Minerais críticos e estratégicos como a ilmenita, o titânio e o lítio também aparecem na lista de interesse do governo brasileiro, assim como o sal-gema, substância que está por trás do desastre da Braskem em Maceió, Alagoas, na costa oceânica nordestina, considerado um dos maiores desastres em curso da mineração mundial.
Paulo Sumida, diretor do Instituto Oceanográfico da Universidade de São Paulo (USP), afirma que o aumento no número de requerimentos na ANM está relacionado à busca no mar de minerais críticos, acelerada por uma corrida do mundo para tentar zerar as emissões de carbono em médio prazo.
“A situação geopolítica não ajuda, com frequentes embates entre China e EUA por supremacia na área. Isso faz com que o o a esses minerais represente vantagens econômicas enormes. Isso também está refletindo no nosso país, que possui uma extensa costa e grande potencial para exploração desses recursos”, afirma.
A preocupação ambiental de Sumida está concentrada na perda da biodiversidade marinha. Segundo o pesquisador, áreas profundas são extremamente biodiversas e com ritmos muito diferentes daqueles que encontramos em águas rasas e, por isso, há necessidade de um manejo especial nessas áreas.
“O alerta dos cientistas quanto ao perigo de tal exploração pode significar uma pressão para uma moratória na exploração. De fato, queremos explorar uma área enorme sem ao menos saber qual será o real impacto que isso terá globalmente. Hoje vivemos três principais crises planetárias: a crise climática, a de biodiversidade e a de poluição. Não podemos tratar uma sem endereçar as outras. A perda de biodiversidade é uma questão séria e que pode causar um colapso ecossistêmico sem precedentes na história da humanidade”, acredita.
Assim como a exploração em terra, a mineração no mar está cercada de perigos ambientais. André Klumb, professor do Departamento de Geologia da Universidade Federal da Bahia (UFBA), explica que nos depósitos brasileiros, a extração se dá por meio de dragagem e raspagem do fundo oceânico.

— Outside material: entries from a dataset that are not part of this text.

$ cat config.mk
export PLATFORM = sky130hd
export DESIGN_NAME = weighted_moving_average_3ch
export DESIGN_NICKNAME = d
export VERILOG_FILES = /design/src/design/wma_pkg.sv /design/src/design/wma_lane.sv /design/src/design/wma_merge.sv /design/src/design/weighted_moving_average_3ch.sv
export SDC_FILE = /design/constraint.sdc
export NUM_CORES = 1
export LEC_CHECK = 0
export BUFFER_PORTS_ARGS = -buffer_cell sky130_fd_sc_hd__buf_2
export CAP_MARGIN = 20
export CELL_PAD_IN_SITES_DETAIL_PLACEMENT = 0
export CELL_PAD_IN_SITES_GLOBAL_PLACEMENT = 1
export CORE_MARGIN = 3
export CORE_UTILIZATION = 45
export CTS_CLUSTER_DIAMETER = 120
export DETAILED_ROUTE_END_ITERATION = 10
export HOLD_SLACK_MARGIN = 0.15
export PLACE_DENSITY_LB_ADDON = 0.12
export SYNTH_ARGS = -nofsm -noshare
export SYNTH_HDL_FRONTEND = slang
export SYNTH_SLANG_ARGS = --single-unit
$ cat constraint.sdc
create_clock -name clk -period 15.8 [get_ports clk]
set_input_delay 1.58 -clock clk [delete_from_list [all_inputs] [get_ports clk]]
set_output_delay 1.58 -clock clk [all_outputs]
set_load 0.02 [all_outputs]
$ cat src/design/wma_pkg.sv
// Shared constants and types for the three-channel weighted moving average.
`timescale 1ns / 1ps
`default_nettype none

package wma_pkg;

    localparam int WINDOW       = 8;
    localparam int CHANNELS     = 3;
    localparam int NUM_FIELDS   = 3;
    localparam int SAMPLE_W     = 10;
    localparam int AVG_W        = 8;
    localparam int SAMPLE_SHIFT = SAMPLE_W - AVG_W;
    localparam int AVG_MAX      = (2 ** AVG_W) - 1;

    // Divisor for the weighted sum: 1 + 2 + ... + WINDOW.
    localparam int NORM      = WINDOW * (WINDOW + 1) / 2;
    localparam int TOTAL_W   = $clog2(AVG_MAX * WINDOW + 1);
    localparam int WSUM_W    = $clog2(AVG_MAX * NORM + 1);
    // Reciprocal of NORM scaled by 2^WSUM_W; truncation leaves q low by at most one.
    localparam int RECIP     = (2 ** WSUM_W) / NORM;
    localparam int RECIP_W   = $clog2(RECIP + 1);
    localparam int PROD_W    = WSUM_W + RECIP_W;
    localparam int FILL_W    = $clog2(WINDOW + 1);

    typedef struct packed {
        logic [SAMPLE_W-1:0] sample_left;
        logic [SAMPLE_W-1:0] sample_center;
        logic [SAMPLE_W-1:0] sample_right;
    } sample_in_t;

    typedef struct packed {
        logic [AVG_W-1:0] avg_left;
        logic [AVG_W-1:0] avg_center;
        logic [AVG_W-1:0] avg_right;
    } avg_out_t;

    // Per-lane control from the pipeline controller.
    typedef struct packed {
        logic load;   // transfer accepted: shift in sample, update sums
        logic full;   // window full: oldest sample leaves the plain sum
        logic adv2;   // divide stage takes the current weighted sum
    } lane_ctrl_t;

endpackage : wma_pkg

`default_nettype wire

$ cat src/design/wma_lane.sv
// One channel lane: sample window, running sums and constant divider.
`timescale 1ns / 1ps
`default_nettype none

module wma_lane
    import wma_pkg::*;
(
    input  wire logic             clk,
    input  wire logic             rst_n,
    input  wire lane_ctrl_t       ctrl,
    input  wire logic [AVG_W-1:0] x_new,
    output logic      [AVG_W-1:0] quot
);

    logic [AVG_W-1:0]   line_reg [WINDOW];
    logic [AVG_W-1:0]   x_old;
    logic [TOTAL_W-1:0] total_reg;
    logic [TOTAL_W-1:0] total_next;
    logic [WSUM_W-1:0]  wsum_reg;
    logic [WSUM_W-1:0]  wsum_next;
    logic [PROD_W-1:0]  prod;
    logic [AVG_W-1:0]   q0_next;
    logic [AVG_W-1:0]   q0_reg;
    logic [WSUM_W-1:0]  w2_reg;
    logic [WSUM_W-1:0]  rem;

    // Shift line; last tap is the sample that leaves the window.
    always_ff @(posedge clk)
    begin
        if (ctrl.load)
        begin
            line_reg[0] <= x_new;
            for (int i = 1; i < WINDOW; i++)
            begin
                line_reg[i] <= line_reg[i-1];
            end
        end
    end

    assign x_old = ctrl.full ? line_reg[WINDOW-1] : '0;

    // Every held sample drops one weight unit; new one enters at WINDOW.
    assign total_next = total_reg - TOTAL_W'(x_old) + TOTAL_W'(x_new);
    assign wsum_next  = wsum_reg - WSUM_W'(total_reg)
                        + WSUM_W'(x_new) * WSUM_W'(WINDOW);

    always_ff @(posedge clk or negedge rst_n)
    begin
        if (!rst_n)
        begin
            total_reg <= '0;
            wsum_reg  <= '0;
        end
        else if (ctrl.load)
        begin
            total_reg <= total_next;
            wsum_reg  <= wsum_next;
        end
    end

    // Divide stage: reciprocal estimate, low by at most one.
    assign prod    = PROD_W'(wsum_reg) * PROD_W'(RECIP);
    assign q0_next = prod[WSUM_W +: AVG_W];

    always_ff @(posedge clk)
    begin
        if (ctrl.adv2)
        begin
            q0_reg <= q0_next;
            w2_reg <= wsum_reg;
        end
    end

    // Correction: remainder below 2*NORM, one compare fixes the quotient.
    assign rem  = w2_reg - WSUM_W'(q0_reg) * WSUM_W'(NORM);
    assign quot = q0_reg + AVG_W'(rem >= WSUM_W'(NORM));

endmodule : wma_lane

`default_nettype wire

$ cat src/design/wma_merge.sv
// Output stage: gathers lane quotients into the result register.
`timescale 1ns / 1ps
`default_nettype none

module wma_merge
    import wma_pkg::*;
(
    input  wire logic                             clk,
    input  wire logic                             rst_n,
    input  wire logic                             lane_valid,
    input  wire logic [CHANNELS-1:0][AVG_W-1:0]   quot,
    input  wire logic                             avg_stall,
    output logic                                  avg_valid,
    output avg_out_t                              avg,
    output logic                                  adv
);

    logic [NUM_FIELDS-1:0][AVG_W-1:0] field;
    avg_out_t                         avg_next;
    avg_out_t                         avg_reg;
    logic                             valid_reg;

    // Fields without a lane read zero.
    for (genvar c = 0; c < NUM_FIELDS; c++)
    begin : g_field
        if (c < CHANNELS)
        begin : g_live
            assign field[c] = quot[c];
        end
        else
        begin : g_none
            assign field[c] = '0;
        end
    end

    assign avg_next.avg_left   = field[0];
    assign avg_next.avg_center = field[1];
    assign avg_next.avg_right  = field[2];

    assign adv = !valid_reg || !avg_stall;

    always_ff @(posedge clk or negedge rst_n)
    begin
        if (!rst_n)
        begin
            valid_reg <= 1'b0;
        end
        else if (adv)
        begin
            valid_reg <= lane_valid;
        end
    end

    always_ff @(posedge clk)
    begin
        if (adv)
        begin
            avg_reg <= avg_next;
        end
    end

    assign avg_valid = valid_reg;
    assign avg       = avg_reg;

endmodule : wma_merge

`default_nettype wire

$ cat src/design/weighted_moving_average_3ch.sv
// Top level of the three-channel linearly weighted moving average.
//
// Input channel (sample_valid / sample_stall / sample): one transfer carries a
// 10-bit reading for the left, center and right sensor. The two low bits are
// dropped and the 8-bit value enters a WINDOW-deep window per channel.
// Output channel (avg_valid / avg_stall / avg): one 8-bit weighted average per
// channel, newest sample weighted WINDOW, oldest weighted 1, divided by
// WINDOW*(WINDOW+1)/2 and rounded down.
// The first WINDOW-1 transfers only fill the window and give no result; from
// the WINDOW-th on, every input transfer gives exactly one result.
// Pipeline: a result passes from its input transfer through the sum update,
// the reciprocal multiply and the correction into the output register.
// Throughput: one transfer per cycle while sample_stall is low; the lanes run
// side by side, one per channel.
// Reset empties the window, clears the sums and drops any result in flight.
// When avg_stall holds, the output register keeps its result; the pipeline
// stages behind it fill, and sample_stall rises only once every stage holds
// an item or a pending result.
`timescale 1ns / 1ps
`default_nettype none

module weighted_moving_average_3ch
    import wma_pkg::*;
(
    input  wire logic       clk,
    input  wire logic       rst_n,
    input  wire logic       sample_valid,
    output logic            sample_stall,
    input  wire sample_in_t sample,
    output logic            avg_valid,
    input  wire logic       avg_stall,
    output avg_out_t        avg
);

    logic [NUM_FIELDS-1:0][SAMPLE_W-1:0] raw;
    logic [CHANNELS-1:0][AVG_W-1:0]      quot;
    logic [FILL_W-1:0]                   fill_reg;
    logic [FILL_W-1:0]                   fill_next;
    logic                                v1_reg;
    logic                                v2_reg;
    logic                                adv1;
    logic                                adv2;
    logic                                adv3;
    logic                                accept;
    logic                                result_due;
    lane_ctrl_t                          lane_ctrl;

    assign raw[0] = sample.sample_left;
    assign raw[1] = sample.sample_center;
    assign raw[2] = sample.sample_right;

    // Stall chain: a stage moves when it is empty or the next one moves.
    assign adv2         = !v2_reg || adv3;
    assign adv1         = !v1_reg || adv2;
    assign sample_stall = !adv1;
    assign accept       = sample_valid && adv1;

    // Result due once this transfer completes the window.
    assign result_due = (fill_reg >= FILL_W'(WINDOW - 1));
    assign fill_next  = (accept && (fill_reg < FILL_W'(WINDOW))) ? fill_reg + 1'b1
                                                                 : fill_reg;

    always_ff @(posedge clk or negedge rst_n)
    begin
        if (!rst_n)
        begin
            fill_reg <= '0;
            v1_reg   <= 1'b0;
            v2_reg   <= 1'b0;
        end
        else
        begin
            fill_reg <= fill_next;
            if (adv1)
            begin
                v1_reg <= accept && result_due;
            end
            if (adv2)
            begin
                v2_reg <= v1_reg;
            end
        end
    end

    // Stage 1 data is each lane's weighted-sum register itself: it changes
    // only on a new transfer, which happens only as stage 1 moves on.
    assign lane_ctrl.load = accept;
    assign lane_ctrl.full = (fill_reg == FILL_W'(WINDOW));
    assign lane_ctrl.adv2 = adv2;

    for (genvar c = 0; c < CHANNELS; c++)
    begin : g_lane
        logic [AVG_W-1:0] x_new;

        // Channels past the three sensor fields are fed zero.
        if (c < NUM_FIELDS)
        begin : g_fed
            assign x_new = raw[c][SAMPLE_W-1:SAMPLE_SHIFT];
        end
        else
        begin : g_idle
            assign x_new = '0;
        end

        wma_lane u_lane (
            .clk   (clk),
            .rst_n (rst_n),
            .ctrl  (lane_ctrl),
            .x_new (x_new),
            .quot  (quot[c])
        );
    end

    wma_merge u_merge (
        .clk        (clk),
        .rst_n      (rst_n),
        .lane_valid (v2_reg),
        .quot       (quot),
        .avg_stall  (avg_stall),
        .avg_valid  (avg_valid),
        .avg        (avg),
        .adv        (adv3)
    );

endmodule : weighted_moving_average_3ch

`default_nettype wire

==> impl_metrics.json <==
{
  "yosysWarnings": 0,
  "synthCells": 2039,
  "post-cts-setup-buffer-count": 0,
  "yosys-mux-area-fraction": 0.00306,
  "tritoncts": "built",
  "whs_ps": 401,
  "grt.overflow.total": 0,
  "rsz0062_at_grt": "no",
  "setup_viol": 0,
  "coreArea_um2": 51700,
  "nFillCells": 4614,
  "clock_latency_ps": 580,
  "yosysUniqueCellTypes": 63,
  "vias": 14501,
  "gp_congestion": 0.833,
  "endpoint_kind": "flip-flop",
  "skew_ps": 36.1,
  "hpwl_um": 33200,
  "max_slew_margin": 0.356,
  "async_flop_share": 0.229,
  "initialDrtViolationCount": 739,
  "synth_xor_area_frac": 0.0477,
  "drv_cap": 0,
  "netlist_area_um2": 23700,
  "synth_edf_count": 276,
  "min_period_over_period": 0.340,
  "cts_sinks": 358,
  "cpMaxStageDelayCell": "edfxtp_1",
  "place_inst": 2756,
  "cts_hold_buf": 0,
  "fin_cells": 2836,
  "die_w_um": 235,
  "cp.arrival_ps": 5670,
  "start_util": 0.458,
  "synth_top_family_by_area": "adder cells",
  "tns_ps": 0,
  "routed_wl_um": 43900,
  "ant_nets": 0,
  "syn-num-nets": 2513,
  "final_nets": 2595,
  "grt_pass1_vias": 14614,
  "grt_usage": 0.161,
  "path_cells": "ha_1 -> ha_1 -> fa_1 -> a21oi_1 -> nor2_1 -> nor2_1 -> nor2b_1 -> o21ai_0 -> xor2_1 -> ha_1 -> nor2b_1 -> a32o_1 -> or4_1 -> a31oi_1 -> o2111ai_1 -> a2111oi_2 -> o2111ai_1 -> ha_1 -> ha_1 -> and3_1 -> nand3_1 -> xnor2_1",
  "placement.io_buffers": 53,
  "synth-main-ff-cell": "edfxtp_1",
  "routed_via_density": 5.11,
  "worst_pin_slew_ps": 967,
  "grt_pass1_wl_um": 73100,
  "largest_reg_flops": 192,
  "clockRootBuffer": "clkbuf_16",
  "drv_slew": 0,
  "synthAdderAreaFrac": 0.279,
  "clock_path_buffers": 3,
  "clk_pin_slew_worst_paths_ps": 60,
  "synth_compound_area_frac": 0.0938,
  "boundaryPins": 60,
  "max_stage_delay_ps": 530,
  "hp-class": "reg2reg",
  "cp-start-kind": "flip-flop",
  "post-route-min-period_ps": 5370,
  "cpMostUsedCell": "ha_1",
  "cts.repair.resized": 0,
  "layout-drive-gt1-share": 0.0710,
  "cp.required_ps": 16100,
  "dr.pass1.iters": 7,
  "grt_max_degree": 141,
  "cts-buffers-inserted": 42,
  "die_h_um": 235,
  "critPathMaxFanout": 6,
  "critPathTopFamily": "adder cells",
  "fmax_mhz": 186,
  "dieArea_um2": 55400,
  "syn_avg_cell_area_um2": 11.6,
  "antenna_found_initial": 2,
  "status": "finished, final reports clean",
  "ys_seq_area_frac": 0.436,
  "synth_seq_cells": 358,
  "wl_per_cell_um": 15.5,
  "yosys.area_share.simple": 0.0789,
  "synthToLayoutAreaGrowth_pct": 10.9,
  "setup.worst_path.class": "reg2reg",
  "hold_violations": 0,
  "drc": 0,
  "std_cell_rows": 83,
  "critPathBufInv": 0,
  "htree_levels": 2
}
==> cell usage in the layout, fill, tap and decap left out, drive strengths merged, types with 9 or more instances in the layout <==
| cell type | netlist | layout |
|---|---|---|
| inv | 366 | 370 |
| ha | 293 | 293 |
| edfxtp | 276 | 276 |
| fa | 147 | 147 |
| nand2 | 110 | 110 |
| o21ai | 95 | 95 |
| a21oi | 92 | 92 |
| dfrtp | 82 | 82 |
| xnor2 | 66 | 66 |
| nor2 | 65 | 65 |
| xor2 | 63 | 63 |
| buf | 6 | 59 |
| clkbuf | 15 | 51 |
| a21o | 40 | 40 |
| nand3 | 29 | 29 |
| and2 | 28 | 28 |
| nor3 | 23 | 23 |
| o21a | 18 | 18 |
| nand4 | 18 | 18 |
| nor2b | 18 | 18 |
| a31oi | 17 | 17 |
| o21bai | 14 | 14 |
| clkinv | 0 | 11 |
| nor3b | 9 | 9 |
| nand3b | 9 | 9 |
| and3 | 9 | 9 |
| clkinvlp | 0 | 9 |
==> synth_stat cells, drive strengths merged, types with 28 or more instances <==
cell | number | area share
a21o | 40 | 0.013
a21oi | 92 | 0.019
and2 | 28 | 0.0074
dfrtp | 82 | 0.087
edfxtp | 276 | 0.35
fa | 147 | 0.12
ha | 293 | 0.15
inv | 366 | 0.058
nand2 | 110 | 0.017
nand3 | 29 | 0.0061
nor2 | 65 | 0.010
o21ai | 95 | 0.020
xnor2 | 66 | 0.024
xor2 | 63 | 0.023
==> logic make-up (layout without fill, tap and decap cells) <==
family	after synthesis	count (layout)
xor gates and xnor gates	129	129
DFF	358	358
and+or+nand+nor	367	367
other	0	1
muxes	7	7
buffers and inverters	387	503
adders and majority gates	440	440
AOI/OAI and AO/OA	351	351
==> through the flow <==
step / setup slack [ps] / utilization / instance area, µm²
2_1_floorplan: 7630 / - / 23700
3_3_place_gp: 10390 / 0.480 / 24800
3_5_place_dp: 10380 / 0.480 / 24800
4_1_cts: 10380 / 0.508 / 26300
5_1_grt: 10110 / 0.508 / 26300
6_report: 10430 / 0.508 / 26300
==> routing by layer <==
metal	share of wire	track usage
met2	0.47	0.264
met3	0.033	0.0278
met4	0.026	0.0461
met5	0	0
met1	0.48	0.220
==> area by class of cell <==
cell class	instances	area, µm²	share of cell area
well taps	680	851	0.0324
multi-input cells	1294	11900	0.454
clock inverters	27	313	0.0119
inverters	366	1380	0.0526
repair buffers	59	333	0.0127
flip-flops and latches	358	10300	0.393
diodes	1	2.50	0.0000952
clock buffers	51	1140	0.0432
==> final timing paths <==
check / from / endpoint / slack, ps / cells after the start
min in group asynchronous: rst_n / fill_reg[2] / 1000 / 1
hold / removal: g_lane[1].u_lane.line_reg[1][19] / g_lane[1].u_lane.line_reg[1][27] / 400 / 0
hold reg to reg: g_lane[1].u_lane.line_reg[1][19] / g_lane[1].u_lane.line_reg[1][27] / 400 / 0
setup reg to reg: g_lane[1].u_lane.q0_reg[1] / u_merge.avg[14] / 10430 / 22
setup / recovery: g_lane[1].u_lane.q0_reg[1] / u_merge.avg[14] / 10430 / 22
max in group asynchronous: rst_n / g_lane[0].u_lane.wsum_reg[10] / 13770 / 2
Power is left out: the tool's default activity adds up to more than one toggle a clock period on the data nets, which glitch-free logic cannot reach.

“Os impactos ambientais relacionados a pesquisas e explotação de recursos no assoalho oceânico, através de dragagem do fundo marinho, geraria uma pluma de sedimentação capaz de percorrer distâncias muito longas a depender da densidade do material em suspensão. Com as correntes marinhas, isso eventualmente cobriria a superfície de algas e corais, situados a quilômetros dos sites minerados, além de afetar diretamente a existência de espécies que vivem nos sedimentos de fundo marinho”, alerta Klumb.

Brecha na legislação
No caso brasileiro, o levantamento do Observatório da Mineração identificou que diversas empresas estão sendo beneficiadas com autorizações para extração de substâncias marinhas sem licenciamento ambiental.
Isso acontece com o uso do mecanismo conhecido como “guia de utilização”, que deveria ser de caráter excepcional, mas foi banalizado e concedido a milhares de empresas nos últimos anos pela Agência Nacional de Mineração.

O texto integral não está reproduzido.